Aim of the exercise: For this exercise, reproduce the entries below exactly, but only from the line containing "metal / vias up / global-route usage" through the line containing "## run 2: path summary, 6_finish.rpt", both included.

[Stored items]
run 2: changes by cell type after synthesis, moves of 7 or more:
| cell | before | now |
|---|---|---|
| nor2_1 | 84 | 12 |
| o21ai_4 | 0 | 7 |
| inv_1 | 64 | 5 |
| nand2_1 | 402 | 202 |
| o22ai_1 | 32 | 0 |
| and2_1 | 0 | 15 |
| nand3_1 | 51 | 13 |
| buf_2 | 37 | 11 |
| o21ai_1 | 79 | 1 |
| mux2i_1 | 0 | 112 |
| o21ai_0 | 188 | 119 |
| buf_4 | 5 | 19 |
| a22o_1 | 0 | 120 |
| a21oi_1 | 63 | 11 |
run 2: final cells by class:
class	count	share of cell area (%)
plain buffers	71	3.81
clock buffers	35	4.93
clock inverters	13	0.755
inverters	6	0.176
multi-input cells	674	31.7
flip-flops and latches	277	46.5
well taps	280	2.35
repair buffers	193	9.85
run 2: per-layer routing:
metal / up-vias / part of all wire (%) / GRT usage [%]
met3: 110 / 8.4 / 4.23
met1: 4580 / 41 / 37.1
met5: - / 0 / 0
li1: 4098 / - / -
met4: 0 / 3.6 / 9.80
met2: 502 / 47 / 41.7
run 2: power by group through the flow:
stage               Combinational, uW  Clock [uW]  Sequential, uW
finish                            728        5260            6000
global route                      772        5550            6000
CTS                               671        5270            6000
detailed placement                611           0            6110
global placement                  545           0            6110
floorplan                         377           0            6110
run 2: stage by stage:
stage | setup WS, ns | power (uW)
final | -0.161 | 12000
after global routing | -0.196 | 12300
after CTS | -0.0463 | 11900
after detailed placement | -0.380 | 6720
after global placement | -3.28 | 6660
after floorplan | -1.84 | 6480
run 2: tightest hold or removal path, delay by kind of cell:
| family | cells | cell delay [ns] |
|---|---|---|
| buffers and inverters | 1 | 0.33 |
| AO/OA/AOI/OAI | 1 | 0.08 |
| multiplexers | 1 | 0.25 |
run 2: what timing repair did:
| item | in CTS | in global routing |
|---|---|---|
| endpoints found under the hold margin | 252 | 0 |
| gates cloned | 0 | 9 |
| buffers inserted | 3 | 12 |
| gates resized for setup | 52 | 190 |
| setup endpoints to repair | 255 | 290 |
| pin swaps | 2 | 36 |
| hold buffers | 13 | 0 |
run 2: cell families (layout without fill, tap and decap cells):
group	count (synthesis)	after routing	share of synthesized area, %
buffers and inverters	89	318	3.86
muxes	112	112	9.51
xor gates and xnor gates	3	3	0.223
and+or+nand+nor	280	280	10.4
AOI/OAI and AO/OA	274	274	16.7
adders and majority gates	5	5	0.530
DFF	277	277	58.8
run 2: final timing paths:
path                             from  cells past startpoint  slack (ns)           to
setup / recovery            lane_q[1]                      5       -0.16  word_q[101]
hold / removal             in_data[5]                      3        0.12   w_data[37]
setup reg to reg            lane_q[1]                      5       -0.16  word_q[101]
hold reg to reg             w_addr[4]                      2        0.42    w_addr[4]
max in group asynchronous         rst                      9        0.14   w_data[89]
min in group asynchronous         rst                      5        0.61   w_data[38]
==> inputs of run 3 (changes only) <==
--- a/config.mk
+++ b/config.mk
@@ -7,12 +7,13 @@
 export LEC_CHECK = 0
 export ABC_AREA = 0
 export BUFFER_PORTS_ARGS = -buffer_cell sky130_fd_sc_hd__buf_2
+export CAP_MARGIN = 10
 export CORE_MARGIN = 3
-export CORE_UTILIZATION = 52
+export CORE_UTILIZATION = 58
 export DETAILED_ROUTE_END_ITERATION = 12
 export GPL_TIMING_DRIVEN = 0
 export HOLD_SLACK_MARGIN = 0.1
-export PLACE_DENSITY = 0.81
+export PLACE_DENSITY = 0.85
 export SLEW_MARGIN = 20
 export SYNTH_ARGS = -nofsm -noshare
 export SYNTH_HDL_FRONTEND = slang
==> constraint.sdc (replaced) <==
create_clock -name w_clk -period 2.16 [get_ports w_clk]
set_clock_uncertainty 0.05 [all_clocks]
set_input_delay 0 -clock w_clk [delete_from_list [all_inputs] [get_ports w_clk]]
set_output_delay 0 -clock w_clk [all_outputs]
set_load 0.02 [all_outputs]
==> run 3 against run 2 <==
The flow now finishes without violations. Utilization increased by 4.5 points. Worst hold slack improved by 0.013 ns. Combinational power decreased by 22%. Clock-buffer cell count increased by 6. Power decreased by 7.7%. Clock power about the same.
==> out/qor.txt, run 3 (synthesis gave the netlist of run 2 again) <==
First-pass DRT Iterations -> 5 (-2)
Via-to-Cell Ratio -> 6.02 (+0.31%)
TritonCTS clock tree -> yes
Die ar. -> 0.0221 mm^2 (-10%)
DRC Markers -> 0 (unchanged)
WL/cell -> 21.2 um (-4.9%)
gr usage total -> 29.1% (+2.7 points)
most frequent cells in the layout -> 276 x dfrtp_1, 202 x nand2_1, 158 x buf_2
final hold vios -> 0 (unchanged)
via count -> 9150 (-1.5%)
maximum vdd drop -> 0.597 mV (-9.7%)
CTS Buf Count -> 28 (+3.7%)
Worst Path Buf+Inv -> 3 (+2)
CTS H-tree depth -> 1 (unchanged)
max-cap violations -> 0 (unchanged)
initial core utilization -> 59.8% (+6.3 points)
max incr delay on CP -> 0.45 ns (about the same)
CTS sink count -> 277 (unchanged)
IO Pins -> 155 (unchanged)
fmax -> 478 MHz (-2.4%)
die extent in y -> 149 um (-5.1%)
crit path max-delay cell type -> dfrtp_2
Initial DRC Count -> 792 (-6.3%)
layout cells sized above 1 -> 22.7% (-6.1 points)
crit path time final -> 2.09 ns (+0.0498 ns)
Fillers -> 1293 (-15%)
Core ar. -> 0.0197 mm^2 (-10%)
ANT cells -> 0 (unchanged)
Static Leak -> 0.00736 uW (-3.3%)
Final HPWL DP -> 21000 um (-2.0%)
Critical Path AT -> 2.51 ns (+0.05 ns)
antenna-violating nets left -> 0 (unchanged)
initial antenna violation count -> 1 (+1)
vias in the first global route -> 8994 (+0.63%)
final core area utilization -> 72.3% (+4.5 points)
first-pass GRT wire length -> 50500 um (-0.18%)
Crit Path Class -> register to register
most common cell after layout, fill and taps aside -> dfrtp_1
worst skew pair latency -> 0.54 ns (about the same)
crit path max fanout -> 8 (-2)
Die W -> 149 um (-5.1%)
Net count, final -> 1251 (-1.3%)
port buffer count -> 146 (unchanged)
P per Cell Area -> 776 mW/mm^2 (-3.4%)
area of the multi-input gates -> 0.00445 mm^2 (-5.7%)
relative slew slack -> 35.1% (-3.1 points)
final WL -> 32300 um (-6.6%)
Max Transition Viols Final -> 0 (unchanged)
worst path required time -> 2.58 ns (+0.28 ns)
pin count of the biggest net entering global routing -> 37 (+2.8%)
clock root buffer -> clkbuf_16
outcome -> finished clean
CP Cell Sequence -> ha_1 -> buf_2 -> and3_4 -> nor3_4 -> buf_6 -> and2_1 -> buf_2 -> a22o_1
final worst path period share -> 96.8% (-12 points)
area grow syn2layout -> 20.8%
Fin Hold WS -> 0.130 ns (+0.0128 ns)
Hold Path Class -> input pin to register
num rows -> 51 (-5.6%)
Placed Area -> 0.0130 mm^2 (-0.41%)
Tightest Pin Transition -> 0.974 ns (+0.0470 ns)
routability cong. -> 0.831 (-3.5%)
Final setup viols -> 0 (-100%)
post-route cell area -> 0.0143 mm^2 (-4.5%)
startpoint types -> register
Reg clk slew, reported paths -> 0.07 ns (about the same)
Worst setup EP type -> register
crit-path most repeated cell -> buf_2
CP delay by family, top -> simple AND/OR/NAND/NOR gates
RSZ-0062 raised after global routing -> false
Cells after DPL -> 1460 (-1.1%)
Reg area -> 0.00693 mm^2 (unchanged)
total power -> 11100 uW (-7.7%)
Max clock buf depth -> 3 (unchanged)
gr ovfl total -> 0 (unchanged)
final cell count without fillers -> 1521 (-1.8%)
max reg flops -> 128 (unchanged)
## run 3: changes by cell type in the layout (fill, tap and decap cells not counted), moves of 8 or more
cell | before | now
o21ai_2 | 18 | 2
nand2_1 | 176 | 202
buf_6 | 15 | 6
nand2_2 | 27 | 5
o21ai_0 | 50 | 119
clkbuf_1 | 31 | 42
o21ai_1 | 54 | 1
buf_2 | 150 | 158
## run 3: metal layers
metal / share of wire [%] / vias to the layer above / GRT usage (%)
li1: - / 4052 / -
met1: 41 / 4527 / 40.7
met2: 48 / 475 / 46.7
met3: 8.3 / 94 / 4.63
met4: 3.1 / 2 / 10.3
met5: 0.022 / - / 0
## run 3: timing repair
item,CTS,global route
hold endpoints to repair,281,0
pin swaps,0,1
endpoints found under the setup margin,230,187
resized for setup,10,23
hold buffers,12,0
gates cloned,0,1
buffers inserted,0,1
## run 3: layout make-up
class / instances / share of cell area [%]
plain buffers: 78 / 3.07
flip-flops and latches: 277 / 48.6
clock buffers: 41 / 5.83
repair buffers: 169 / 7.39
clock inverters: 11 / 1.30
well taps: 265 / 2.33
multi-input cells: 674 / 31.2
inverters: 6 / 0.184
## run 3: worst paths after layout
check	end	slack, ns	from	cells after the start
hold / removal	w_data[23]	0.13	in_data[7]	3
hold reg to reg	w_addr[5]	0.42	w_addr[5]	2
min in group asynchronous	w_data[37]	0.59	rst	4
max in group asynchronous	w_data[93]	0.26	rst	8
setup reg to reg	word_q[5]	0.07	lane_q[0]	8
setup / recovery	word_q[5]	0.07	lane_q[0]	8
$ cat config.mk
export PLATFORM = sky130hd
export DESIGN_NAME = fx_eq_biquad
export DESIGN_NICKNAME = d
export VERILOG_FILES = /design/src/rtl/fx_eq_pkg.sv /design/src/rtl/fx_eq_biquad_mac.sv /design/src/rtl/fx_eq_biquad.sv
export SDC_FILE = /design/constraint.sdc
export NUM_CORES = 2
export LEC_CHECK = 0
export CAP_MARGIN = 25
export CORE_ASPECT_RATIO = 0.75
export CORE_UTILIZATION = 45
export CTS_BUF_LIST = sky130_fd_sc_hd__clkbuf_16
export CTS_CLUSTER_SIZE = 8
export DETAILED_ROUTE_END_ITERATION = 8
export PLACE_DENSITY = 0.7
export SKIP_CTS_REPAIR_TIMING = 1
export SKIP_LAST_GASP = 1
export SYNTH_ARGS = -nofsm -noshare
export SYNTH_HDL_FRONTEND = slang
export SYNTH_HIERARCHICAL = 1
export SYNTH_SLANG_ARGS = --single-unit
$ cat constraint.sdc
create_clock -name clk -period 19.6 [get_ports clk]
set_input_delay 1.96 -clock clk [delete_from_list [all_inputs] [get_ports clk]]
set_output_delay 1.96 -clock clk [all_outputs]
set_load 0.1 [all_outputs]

...

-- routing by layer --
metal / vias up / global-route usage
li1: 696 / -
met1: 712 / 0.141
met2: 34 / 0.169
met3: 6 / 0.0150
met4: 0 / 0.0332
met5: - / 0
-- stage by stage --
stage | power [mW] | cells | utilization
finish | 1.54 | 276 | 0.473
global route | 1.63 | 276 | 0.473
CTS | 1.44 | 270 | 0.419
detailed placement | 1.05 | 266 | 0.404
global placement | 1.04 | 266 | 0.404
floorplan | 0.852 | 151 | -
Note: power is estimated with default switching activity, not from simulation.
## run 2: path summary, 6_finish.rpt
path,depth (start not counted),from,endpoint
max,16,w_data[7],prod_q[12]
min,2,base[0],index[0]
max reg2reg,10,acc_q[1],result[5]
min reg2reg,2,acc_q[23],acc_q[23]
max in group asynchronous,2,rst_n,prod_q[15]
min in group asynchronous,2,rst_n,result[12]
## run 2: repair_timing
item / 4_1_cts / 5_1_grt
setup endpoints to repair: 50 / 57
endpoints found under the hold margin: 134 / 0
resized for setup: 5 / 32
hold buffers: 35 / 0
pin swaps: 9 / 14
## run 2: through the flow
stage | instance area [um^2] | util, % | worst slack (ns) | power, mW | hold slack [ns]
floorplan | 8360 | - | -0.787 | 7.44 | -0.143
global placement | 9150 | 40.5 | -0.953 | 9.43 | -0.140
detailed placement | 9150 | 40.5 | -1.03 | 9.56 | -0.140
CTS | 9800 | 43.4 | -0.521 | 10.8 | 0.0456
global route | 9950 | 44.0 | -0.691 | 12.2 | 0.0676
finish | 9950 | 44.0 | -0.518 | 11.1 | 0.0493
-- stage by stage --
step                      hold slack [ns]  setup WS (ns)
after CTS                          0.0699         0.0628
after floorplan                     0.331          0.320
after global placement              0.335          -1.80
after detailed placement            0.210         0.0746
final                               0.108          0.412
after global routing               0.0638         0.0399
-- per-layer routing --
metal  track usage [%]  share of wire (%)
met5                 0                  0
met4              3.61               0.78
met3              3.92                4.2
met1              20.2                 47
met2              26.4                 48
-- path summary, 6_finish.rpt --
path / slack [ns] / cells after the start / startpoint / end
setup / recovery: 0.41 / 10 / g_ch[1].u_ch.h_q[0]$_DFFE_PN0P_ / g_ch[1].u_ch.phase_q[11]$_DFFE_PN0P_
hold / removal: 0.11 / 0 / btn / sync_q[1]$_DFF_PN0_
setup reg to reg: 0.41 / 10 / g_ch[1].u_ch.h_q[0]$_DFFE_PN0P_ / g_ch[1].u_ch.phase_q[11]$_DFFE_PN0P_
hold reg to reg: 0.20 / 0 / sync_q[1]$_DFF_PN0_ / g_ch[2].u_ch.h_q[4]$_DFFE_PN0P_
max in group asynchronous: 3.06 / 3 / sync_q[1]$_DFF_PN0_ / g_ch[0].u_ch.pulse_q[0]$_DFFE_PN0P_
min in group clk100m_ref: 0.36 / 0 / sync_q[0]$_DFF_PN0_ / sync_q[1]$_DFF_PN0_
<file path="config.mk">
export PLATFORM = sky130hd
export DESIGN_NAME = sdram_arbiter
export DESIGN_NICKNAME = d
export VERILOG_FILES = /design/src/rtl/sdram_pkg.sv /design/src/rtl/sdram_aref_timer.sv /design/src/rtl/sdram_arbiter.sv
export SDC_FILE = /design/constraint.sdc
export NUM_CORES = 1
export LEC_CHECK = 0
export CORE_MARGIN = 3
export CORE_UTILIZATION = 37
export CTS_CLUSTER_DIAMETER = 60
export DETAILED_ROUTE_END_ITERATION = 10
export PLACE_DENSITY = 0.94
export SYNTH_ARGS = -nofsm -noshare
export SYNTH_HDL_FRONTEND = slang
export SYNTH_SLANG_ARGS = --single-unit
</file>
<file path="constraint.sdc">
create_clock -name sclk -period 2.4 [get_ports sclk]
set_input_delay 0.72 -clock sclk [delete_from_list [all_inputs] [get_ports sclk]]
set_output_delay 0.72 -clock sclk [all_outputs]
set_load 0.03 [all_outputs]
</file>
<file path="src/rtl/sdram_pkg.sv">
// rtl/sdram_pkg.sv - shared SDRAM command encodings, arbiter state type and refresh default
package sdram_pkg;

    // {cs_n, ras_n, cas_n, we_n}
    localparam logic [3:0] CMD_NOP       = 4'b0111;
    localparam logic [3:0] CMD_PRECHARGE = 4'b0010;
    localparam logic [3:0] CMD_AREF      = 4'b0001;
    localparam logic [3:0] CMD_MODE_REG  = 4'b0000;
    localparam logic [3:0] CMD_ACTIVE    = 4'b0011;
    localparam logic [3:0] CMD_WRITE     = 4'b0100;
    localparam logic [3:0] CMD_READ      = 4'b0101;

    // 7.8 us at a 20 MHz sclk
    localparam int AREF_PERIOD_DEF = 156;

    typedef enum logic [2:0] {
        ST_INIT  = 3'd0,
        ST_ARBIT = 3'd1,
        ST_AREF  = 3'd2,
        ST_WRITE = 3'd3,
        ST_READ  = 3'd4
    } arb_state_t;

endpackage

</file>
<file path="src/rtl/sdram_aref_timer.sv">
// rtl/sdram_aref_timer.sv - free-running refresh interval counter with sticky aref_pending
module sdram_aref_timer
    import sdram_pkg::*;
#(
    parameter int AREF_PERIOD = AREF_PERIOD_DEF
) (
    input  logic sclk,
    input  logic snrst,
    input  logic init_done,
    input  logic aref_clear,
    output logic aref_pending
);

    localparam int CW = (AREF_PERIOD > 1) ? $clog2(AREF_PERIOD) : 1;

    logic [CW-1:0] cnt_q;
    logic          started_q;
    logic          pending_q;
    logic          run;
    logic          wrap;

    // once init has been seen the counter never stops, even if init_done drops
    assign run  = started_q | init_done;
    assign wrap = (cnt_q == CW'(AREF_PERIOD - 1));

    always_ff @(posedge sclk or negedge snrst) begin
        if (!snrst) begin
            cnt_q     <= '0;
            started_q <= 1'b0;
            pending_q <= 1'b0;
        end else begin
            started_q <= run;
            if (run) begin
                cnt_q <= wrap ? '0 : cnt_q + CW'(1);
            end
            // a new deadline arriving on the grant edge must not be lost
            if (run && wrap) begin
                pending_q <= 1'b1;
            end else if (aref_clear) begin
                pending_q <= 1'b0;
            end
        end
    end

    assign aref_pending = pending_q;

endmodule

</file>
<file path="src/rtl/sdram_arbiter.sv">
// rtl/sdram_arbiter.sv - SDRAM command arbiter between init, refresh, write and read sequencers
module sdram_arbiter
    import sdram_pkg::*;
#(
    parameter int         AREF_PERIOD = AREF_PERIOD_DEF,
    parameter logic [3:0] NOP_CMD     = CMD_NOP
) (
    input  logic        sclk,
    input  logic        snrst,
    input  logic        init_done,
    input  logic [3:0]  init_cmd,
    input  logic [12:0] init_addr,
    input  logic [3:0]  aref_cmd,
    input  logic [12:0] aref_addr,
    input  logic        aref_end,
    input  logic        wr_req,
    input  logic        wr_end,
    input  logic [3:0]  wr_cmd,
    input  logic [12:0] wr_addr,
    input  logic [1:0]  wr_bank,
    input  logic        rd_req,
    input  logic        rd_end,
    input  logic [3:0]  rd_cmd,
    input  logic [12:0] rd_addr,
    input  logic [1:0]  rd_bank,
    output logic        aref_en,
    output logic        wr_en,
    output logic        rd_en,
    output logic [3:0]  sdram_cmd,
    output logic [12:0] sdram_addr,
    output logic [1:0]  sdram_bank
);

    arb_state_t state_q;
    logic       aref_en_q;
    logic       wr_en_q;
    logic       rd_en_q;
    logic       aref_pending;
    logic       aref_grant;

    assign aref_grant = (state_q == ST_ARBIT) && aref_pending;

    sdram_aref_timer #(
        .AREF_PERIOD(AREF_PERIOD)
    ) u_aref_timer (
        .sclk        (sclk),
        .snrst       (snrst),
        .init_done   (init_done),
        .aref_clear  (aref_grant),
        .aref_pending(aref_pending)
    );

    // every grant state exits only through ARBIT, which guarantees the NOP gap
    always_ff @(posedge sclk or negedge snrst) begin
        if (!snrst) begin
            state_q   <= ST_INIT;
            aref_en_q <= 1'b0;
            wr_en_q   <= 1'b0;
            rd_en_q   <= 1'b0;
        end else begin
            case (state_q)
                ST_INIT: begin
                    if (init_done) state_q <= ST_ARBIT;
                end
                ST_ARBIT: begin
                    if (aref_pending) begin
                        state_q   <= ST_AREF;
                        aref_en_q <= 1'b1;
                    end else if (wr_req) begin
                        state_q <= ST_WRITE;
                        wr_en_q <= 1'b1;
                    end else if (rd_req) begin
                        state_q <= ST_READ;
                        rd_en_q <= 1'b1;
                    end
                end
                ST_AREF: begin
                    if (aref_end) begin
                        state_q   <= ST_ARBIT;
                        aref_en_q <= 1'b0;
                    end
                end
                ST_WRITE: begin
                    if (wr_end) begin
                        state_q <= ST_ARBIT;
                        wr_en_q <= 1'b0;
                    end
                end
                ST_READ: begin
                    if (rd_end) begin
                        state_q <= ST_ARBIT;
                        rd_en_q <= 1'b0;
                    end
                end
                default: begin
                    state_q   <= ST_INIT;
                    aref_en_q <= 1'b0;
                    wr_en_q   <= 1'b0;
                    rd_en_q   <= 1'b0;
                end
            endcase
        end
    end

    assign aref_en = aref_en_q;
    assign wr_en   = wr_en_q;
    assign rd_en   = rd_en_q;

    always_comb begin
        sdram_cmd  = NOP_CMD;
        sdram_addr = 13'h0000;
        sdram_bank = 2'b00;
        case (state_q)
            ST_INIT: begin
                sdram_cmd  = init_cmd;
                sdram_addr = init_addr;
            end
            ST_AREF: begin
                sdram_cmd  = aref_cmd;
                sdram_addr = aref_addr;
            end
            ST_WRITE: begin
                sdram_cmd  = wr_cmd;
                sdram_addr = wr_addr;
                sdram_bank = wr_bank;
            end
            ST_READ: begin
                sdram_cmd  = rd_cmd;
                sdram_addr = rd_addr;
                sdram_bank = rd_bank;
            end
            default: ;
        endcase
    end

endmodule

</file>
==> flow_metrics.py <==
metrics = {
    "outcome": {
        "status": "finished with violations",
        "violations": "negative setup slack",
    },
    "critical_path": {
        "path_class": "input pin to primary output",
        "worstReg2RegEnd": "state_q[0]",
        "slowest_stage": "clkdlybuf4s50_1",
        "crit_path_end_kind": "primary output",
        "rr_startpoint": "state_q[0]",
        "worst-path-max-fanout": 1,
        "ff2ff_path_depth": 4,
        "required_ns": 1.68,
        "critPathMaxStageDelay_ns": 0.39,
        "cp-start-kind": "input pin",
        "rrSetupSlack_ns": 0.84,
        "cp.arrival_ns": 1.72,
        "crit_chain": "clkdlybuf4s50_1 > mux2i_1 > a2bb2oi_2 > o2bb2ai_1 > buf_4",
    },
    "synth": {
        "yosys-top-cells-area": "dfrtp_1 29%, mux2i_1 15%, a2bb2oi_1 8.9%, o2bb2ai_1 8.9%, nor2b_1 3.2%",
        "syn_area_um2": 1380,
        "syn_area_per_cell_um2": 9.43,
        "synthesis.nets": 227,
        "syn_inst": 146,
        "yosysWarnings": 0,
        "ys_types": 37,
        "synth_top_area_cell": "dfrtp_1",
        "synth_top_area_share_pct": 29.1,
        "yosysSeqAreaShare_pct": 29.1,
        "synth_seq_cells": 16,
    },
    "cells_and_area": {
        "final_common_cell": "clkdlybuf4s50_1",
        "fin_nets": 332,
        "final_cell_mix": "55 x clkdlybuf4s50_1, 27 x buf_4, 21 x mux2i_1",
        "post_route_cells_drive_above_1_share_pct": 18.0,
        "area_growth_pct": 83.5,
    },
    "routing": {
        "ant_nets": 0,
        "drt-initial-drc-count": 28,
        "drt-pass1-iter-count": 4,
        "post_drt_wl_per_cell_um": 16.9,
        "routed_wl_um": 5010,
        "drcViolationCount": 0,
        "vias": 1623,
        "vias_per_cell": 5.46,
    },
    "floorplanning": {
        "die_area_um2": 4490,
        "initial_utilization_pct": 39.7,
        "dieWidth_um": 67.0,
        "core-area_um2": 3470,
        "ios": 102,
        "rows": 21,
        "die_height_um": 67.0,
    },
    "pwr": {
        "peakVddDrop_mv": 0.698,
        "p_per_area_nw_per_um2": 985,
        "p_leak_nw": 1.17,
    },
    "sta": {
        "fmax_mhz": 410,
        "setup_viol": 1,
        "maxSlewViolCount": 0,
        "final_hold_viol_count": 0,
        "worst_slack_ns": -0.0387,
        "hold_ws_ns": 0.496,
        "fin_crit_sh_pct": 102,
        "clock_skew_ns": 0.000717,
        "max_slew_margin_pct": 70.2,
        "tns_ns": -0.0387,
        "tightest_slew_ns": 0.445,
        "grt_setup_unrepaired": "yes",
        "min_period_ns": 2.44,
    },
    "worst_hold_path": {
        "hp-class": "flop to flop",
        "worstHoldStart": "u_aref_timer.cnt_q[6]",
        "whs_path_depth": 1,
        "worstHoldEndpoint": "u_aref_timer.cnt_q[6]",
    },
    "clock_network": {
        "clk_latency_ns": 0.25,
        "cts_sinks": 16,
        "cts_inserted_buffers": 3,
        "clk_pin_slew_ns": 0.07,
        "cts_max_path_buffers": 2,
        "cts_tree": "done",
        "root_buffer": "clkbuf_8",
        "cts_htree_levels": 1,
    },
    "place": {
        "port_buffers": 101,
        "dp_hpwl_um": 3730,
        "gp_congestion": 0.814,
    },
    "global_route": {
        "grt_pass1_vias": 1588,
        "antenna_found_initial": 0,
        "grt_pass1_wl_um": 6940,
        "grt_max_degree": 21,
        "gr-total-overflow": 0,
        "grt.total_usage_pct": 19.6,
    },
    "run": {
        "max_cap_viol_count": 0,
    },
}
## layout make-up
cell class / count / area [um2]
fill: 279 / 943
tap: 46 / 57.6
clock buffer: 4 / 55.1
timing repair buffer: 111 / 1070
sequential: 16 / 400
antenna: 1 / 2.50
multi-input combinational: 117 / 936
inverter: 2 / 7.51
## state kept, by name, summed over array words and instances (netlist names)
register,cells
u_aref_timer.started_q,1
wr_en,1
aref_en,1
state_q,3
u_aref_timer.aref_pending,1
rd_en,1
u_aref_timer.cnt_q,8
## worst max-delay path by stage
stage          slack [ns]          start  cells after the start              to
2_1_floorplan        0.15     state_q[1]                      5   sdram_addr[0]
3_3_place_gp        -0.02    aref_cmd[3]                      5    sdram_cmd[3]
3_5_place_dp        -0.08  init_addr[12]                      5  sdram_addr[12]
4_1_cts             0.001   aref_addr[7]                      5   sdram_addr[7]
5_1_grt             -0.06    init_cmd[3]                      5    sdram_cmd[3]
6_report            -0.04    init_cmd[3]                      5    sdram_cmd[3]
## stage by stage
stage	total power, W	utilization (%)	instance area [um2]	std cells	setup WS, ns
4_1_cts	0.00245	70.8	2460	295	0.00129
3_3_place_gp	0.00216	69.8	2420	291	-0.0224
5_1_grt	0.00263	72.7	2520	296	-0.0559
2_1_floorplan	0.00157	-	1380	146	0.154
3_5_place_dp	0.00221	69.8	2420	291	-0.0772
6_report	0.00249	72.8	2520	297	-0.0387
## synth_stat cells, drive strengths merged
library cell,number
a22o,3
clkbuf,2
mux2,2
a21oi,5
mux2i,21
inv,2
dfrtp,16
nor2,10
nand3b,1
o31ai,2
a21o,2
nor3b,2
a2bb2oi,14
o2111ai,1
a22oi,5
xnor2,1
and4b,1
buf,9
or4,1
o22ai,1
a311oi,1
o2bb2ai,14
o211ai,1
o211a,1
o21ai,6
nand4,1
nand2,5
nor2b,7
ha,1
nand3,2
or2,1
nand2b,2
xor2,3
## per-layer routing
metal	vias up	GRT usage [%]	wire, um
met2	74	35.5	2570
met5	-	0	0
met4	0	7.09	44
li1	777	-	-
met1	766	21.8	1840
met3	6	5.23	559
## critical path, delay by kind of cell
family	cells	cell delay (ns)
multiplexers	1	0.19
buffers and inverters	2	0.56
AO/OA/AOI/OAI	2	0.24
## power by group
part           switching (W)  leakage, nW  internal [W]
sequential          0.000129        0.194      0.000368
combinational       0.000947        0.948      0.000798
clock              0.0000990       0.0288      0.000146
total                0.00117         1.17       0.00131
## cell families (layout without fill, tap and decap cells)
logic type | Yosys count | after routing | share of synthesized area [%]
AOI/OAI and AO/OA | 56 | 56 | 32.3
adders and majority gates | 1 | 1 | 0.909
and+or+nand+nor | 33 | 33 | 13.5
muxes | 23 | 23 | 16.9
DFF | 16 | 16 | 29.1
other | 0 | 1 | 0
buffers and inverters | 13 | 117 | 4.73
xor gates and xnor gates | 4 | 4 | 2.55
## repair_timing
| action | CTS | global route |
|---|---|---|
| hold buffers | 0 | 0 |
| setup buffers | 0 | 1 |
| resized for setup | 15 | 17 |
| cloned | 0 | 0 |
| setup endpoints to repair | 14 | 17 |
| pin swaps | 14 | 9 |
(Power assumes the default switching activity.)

Answer for the task:
metal / vias up / global-route usage
li1: 696 / -
met1: 712 / 0.141
met2: 34 / 0.169
met3: 6 / 0.0150
met4: 0 / 0.0332
met5: - / 0
-- stage by stage --
stage | power [mW] | cells | utilization
finish | 1.54 | 276 | 0.473
global route | 1.63 | 276 | 0.473
CTS | 1.44 | 270 | 0.419
detailed placement | 1.05 | 266 | 0.404
global placement | 1.04 | 266 | 0.404
floorplan | 0.852 | 151 | -
Note: power is estimated with default switching activity, not from simulation.
## run 2: path summary, 6_finish.rpt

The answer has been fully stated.